Implement new async crawler features and stability updates

- Introduced new async crawl strategy with session management. - Added BrowserManager for improved browser management. - Enhanced documentation, focusing on storage state and usage examples. - Improved error handling and logging for sessions. - Added JavaScript snippets for customizing navigator properties.
2024-12-10 17:55:29 +08:00
parent 2d31915f0a
commit e130fd8db9
16 changed files with 2750 additions and 749 deletions
--- a/crawl4ai/markdown_generation_strategy.py
+++ b/crawl4ai/markdown_generation_strategy.py
@@ -1,7 +1,7 @@
 from abc import ABC, abstractmethod
 from typing import Optional, Dict, Any, Tuple
 from .models import MarkdownGenerationResult
-from .utils import CustomHTML2Text
+from .html2text import CustomHTML2Text
 from .content_filter_strategy import RelevantContentFilter, BM25ContentFilter
 import re
 from urllib.parse import urljoin
@@ -9,6 +9,17 @@ from urllib.parse import urljoin
 # Pre-compile the regex pattern
 LINK_PATTERN = re.compile(r'!?\[([^\]]+)\]\(([^)]+?)(?:\s+"([^"]*)")?\)')

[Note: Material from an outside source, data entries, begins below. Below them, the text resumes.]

===== src/rtl/i2c_reg_bank_controller.sv =====
// rtl/i2c_reg_bank_controller.sv - register bank shared by an I2C slave sequencer and a host port
module i2c_reg_bank_controller #(
    parameter int REG_COUNT = 16
) (
    input  logic                         clock,
    input  logic                         reset_n,
    i2c_reg_bank_controller_if.slave     bus
);
    localparam int PW = $clog2(REG_COUNT);

    typedef enum logic [1:0] {
        IDLE       = 2'd0,
        GET_PTR    = 2'd1,
        WRITE_DATA = 2'd2,
        READ_DATA  = 2'd3
    } state_t;

    state_t        state, state_next;
    logic [PW-1:0] pointer, ptr_next;
    logic [7:0]    regs [REG_COUNT];
    logic          xfer_d;
    logic          xfer_rise;
    logic          i2c_we;
    logic [7:0]    data_write_q;
    logic          reg_update_q;
    logic [PW-1:0] update_index_q;
    logic [3:0]    err_count_q;

    // xfer_d resets high so a transfer already in progress across reset is not seen as a new start
    assign xfer_rise = bus.slv_transfer_status & ~xfer_d;

    always_ff @(posedge clock or negedge reset_n) begin
        if (!reset_n) begin
            state   <= IDLE;
            pointer <= '0;
            xfer_d  <= 1'b1;
        end else begin
            state   <= state_next;
            pointer <= ptr_next;
            xfer_d  <= bus.slv_transfer_status;
        end
    end

    always_comb begin
        state_next = state;
        ptr_next   = pointer;
        i2c_we     = 1'b0;
        if (!bus.enable || bus.slv_error) begin
            state_next = IDLE;
        end else if (state != IDLE && !bus.slv_transfer_status) begin
            state_next = IDLE;
        end else begin
            case (state)
                IDLE: begin
                    if (xfer_rise)
                        state_next = bus.slv_read_write_flag ? GET_PTR : READ_DATA;
                end
                GET_PTR: begin
                    if (bus.slv_data_finish) begin
                        ptr_next   = bus.slv_data_read[PW-1:0];
                        state_next = WRITE_DATA;
                    end
                end
                WRITE_DATA: begin
                    if (bus.slv_data_finish) begin
                        i2c_we   = 1'b1;
                        ptr_next = pointer + PW'(1);
                    end
                end
                READ_DATA: begin
                    if (bus.slv_data_finish)
                        ptr_next = pointer + PW'(1);
                end
                default: state_next = IDLE;
            endcase
        end
    end

    // The I2C write is applied after the host write so it wins on an index collision
    always_ff @(posedge clock or negedge reset_n) begin
        if (!reset_n) begin
            for (int i = 0; i < REG_COUNT; i++)
                regs[i] <= 8'h00;
        end else begin
            if (bus.host_we)
                regs[bus.host_addr] <= bus.host_wdata;
            if (i2c_we)
                regs[pointer] <= bus.slv_data_read;
        end
    end

    always_ff @(posedge clock or negedge reset_n) begin
        if (!reset_n) begin
            data_write_q   <= 8'h00;
            reg_update_q   <= 1'b0;
            update_index_q <= '0;
            err_count_q    <= 4'h0;
        end else begin
            data_write_q   <= regs[pointer];
            reg_update_q   <= i2c_we;
            update_index_q <= pointer;
            if (bus.slv_error && err_count_q != 4'hF)
                err_count_q <= err_count_q + 4'd1;
        end
    end

    assign bus.slv_data_write = data_write_q;
    assign bus.host_rdata     = regs[bus.host_addr];
    assign bus.reg_update     = reg_update_q;
    assign bus.update_index   = update_index_q;
    assign bus.busy           = (state != IDLE);
    assign bus.err_count      = err_count_q;
endmodule


===== src/flat_wrapper.sv =====
// flat-port wrapper written by rule: the top's interface ports become plain ports
module i2c_reg_bank_controller_flat 
#(
    parameter int REG_COUNT = 16
)
  (clock, reset_n, bus_enable, bus_slv_data_read, bus_slv_read_write_flag, bus_slv_data_finish, bus_slv_transfer_status, bus_slv_error, bus_host_addr, bus_host_wdata, bus_host_we, bus_slv_data_write, bus_host_rdata, bus_reg_update, bus_update_index, bus_busy, bus_err_count);
  i2c_reg_bank_controller_if bus_i ();
  input  logic clock;
  input  logic reset_n;
  input wire logic [$bits(bus_i.enable)-1:0] bus_enable;
  input wire logic [$bits(bus_i.slv_data_read)-1:0] bus_slv_data_read;
  input wire logic [$bits(bus_i.slv_read_write_flag)-1:0] bus_slv_read_write_flag;
  input wire logic [$bits(bus_i.slv_data_finish)-1:0] bus_slv_data_finish;
  input wire logic [$bits(bus_i.slv_transfer_status)-1:0] bus_slv_transfer_status;
  input wire logic [$bits(bus_i.slv_error)-1:0] bus_slv_error;
  input wire logic [$bits(bus_i.host_addr)-1:0] bus_host_addr;
  input wire logic [$bits(bus_i.host_wdata)-1:0] bus_host_wdata;
  input wire logic [$bits(bus_i.host_we)-1:0] bus_host_we;
  output wire logic [$bits(bus_i.slv_data_write)-1:0] bus_slv_data_write;
  output wire logic [$bits(bus_i.host_rdata)-1:0] bus_host_rdata;
  output wire logic [$bits(bus_i.reg_update)-1:0] bus_reg_update;
  output wire logic [$bits(bus_i.update_index)-1:0] bus_update_index;
  output wire logic [$bits(bus_i.busy)-1:0] bus_busy;
  output wire logic [$bits(bus_i.err_count)-1:0] bus_err_count;
  assign bus_i.enable = bus_enable;
  assign bus_i.slv_data_read = bus_slv_data_read;
  assign bus_i.slv_read_write_flag = bus_slv_read_write_flag;
  assign bus_i.slv_data_finish = bus_slv_data_finish;
  assign bus_i.slv_transfer_status = bus_slv_transfer_status;
  assign bus_i.slv_error = bus_slv_error;
  assign bus_i.host_addr = bus_host_addr;
  assign bus_i.host_wdata = bus_host_wdata;
  assign bus_i.host_we = bus_host_we;
  assign bus_slv_data_write = bus_i.slv_data_write;
  assign bus_host_rdata = bus_i.host_rdata;
  assign bus_reg_update = bus_i.reg_update;
  assign bus_update_index = bus_i.update_index;
  assign bus_busy = bus_i.busy;
  assign bus_err_count = bus_i.err_count;
  i2c_reg_bank_controller #(.REG_COUNT(REG_COUNT)) u_core (.clock(clock), .reset_n(reset_n), .bus(bus_i));
endmodule
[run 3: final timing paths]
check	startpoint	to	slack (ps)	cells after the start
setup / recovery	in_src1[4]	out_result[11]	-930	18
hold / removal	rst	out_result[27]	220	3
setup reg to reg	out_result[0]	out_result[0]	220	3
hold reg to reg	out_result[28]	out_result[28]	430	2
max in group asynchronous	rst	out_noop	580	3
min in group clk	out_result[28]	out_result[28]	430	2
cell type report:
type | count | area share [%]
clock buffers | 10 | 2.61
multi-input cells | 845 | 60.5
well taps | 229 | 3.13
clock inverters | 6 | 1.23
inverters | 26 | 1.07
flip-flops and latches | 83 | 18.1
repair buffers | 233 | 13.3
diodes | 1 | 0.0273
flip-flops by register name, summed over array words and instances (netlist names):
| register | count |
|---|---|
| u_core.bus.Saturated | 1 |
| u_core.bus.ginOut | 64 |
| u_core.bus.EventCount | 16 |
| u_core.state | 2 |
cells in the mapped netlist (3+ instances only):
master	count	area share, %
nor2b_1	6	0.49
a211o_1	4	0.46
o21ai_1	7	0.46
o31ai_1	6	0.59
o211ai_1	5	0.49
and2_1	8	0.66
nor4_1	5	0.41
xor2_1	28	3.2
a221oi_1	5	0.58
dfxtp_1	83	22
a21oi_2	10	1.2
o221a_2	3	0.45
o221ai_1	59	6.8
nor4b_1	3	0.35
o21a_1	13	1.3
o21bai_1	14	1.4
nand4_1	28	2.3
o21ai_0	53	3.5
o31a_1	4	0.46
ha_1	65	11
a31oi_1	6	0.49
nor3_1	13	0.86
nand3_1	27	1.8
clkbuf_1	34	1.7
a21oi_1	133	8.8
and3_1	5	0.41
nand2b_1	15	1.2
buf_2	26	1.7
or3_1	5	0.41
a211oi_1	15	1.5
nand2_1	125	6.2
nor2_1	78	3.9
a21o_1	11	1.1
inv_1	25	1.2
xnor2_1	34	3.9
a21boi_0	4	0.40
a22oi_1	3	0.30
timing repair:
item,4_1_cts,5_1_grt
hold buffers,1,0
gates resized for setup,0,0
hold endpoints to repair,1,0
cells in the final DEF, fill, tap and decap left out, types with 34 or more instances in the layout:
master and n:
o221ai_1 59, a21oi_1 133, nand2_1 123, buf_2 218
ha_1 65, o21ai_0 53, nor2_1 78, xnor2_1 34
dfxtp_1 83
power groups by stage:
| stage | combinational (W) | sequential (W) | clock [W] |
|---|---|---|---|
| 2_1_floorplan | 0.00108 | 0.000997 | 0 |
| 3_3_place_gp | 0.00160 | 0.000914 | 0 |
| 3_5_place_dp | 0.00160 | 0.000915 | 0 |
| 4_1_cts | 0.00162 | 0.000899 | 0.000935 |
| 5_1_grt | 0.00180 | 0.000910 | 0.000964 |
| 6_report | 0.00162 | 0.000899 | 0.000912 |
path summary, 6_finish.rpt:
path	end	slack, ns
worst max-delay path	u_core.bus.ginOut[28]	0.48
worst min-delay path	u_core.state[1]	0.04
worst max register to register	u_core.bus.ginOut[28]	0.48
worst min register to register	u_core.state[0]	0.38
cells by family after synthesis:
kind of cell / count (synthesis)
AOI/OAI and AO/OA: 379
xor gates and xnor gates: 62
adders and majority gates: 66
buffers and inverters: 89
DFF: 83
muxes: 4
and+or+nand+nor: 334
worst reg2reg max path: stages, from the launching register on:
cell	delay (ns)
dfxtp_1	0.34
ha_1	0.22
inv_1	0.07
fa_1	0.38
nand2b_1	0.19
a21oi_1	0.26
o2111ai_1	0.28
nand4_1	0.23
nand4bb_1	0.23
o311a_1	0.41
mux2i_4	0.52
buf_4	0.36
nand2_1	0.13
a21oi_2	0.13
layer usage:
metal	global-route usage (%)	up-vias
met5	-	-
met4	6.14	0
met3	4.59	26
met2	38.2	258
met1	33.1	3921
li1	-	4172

+def fast_urljoin(base: str, url: str) -> str:
+    """Fast URL joining for common cases."""
+    if url.startswith(('http://', 'https://', 'mailto:', '//')):
+        return url
+    if url.startswith('/'):
+        # Handle absolute paths
+        if base.endswith('/'):
+            return base[:-1] + url
+        return base + url
+    return urljoin(base, url)
+
 class MarkdownGenerationStrategy(ABC):
    """Abstract base class for markdown generation strategies."""
    def __init__(self, content_filter: Optional[RelevantContentFilter] = None, options: Optional[Dict[str, Any]] = None):
@@ -118,13 +129,3 @@ class DefaultMarkdownGenerator(MarkdownGenerationStrategy):
            fit_html=filtered_html,
        )

-def fast_urljoin(base: str, url: str) -> str:
-    """Fast URL joining for common cases."""
-    if url.startswith(('http://', 'https://', 'mailto:', '//')):
-        return url
-    if url.startswith('/'):
-        # Handle absolute paths
-        if base.endswith('/'):
-            return base[:-1] + url
-        return base + url
-    return urljoin(base, url)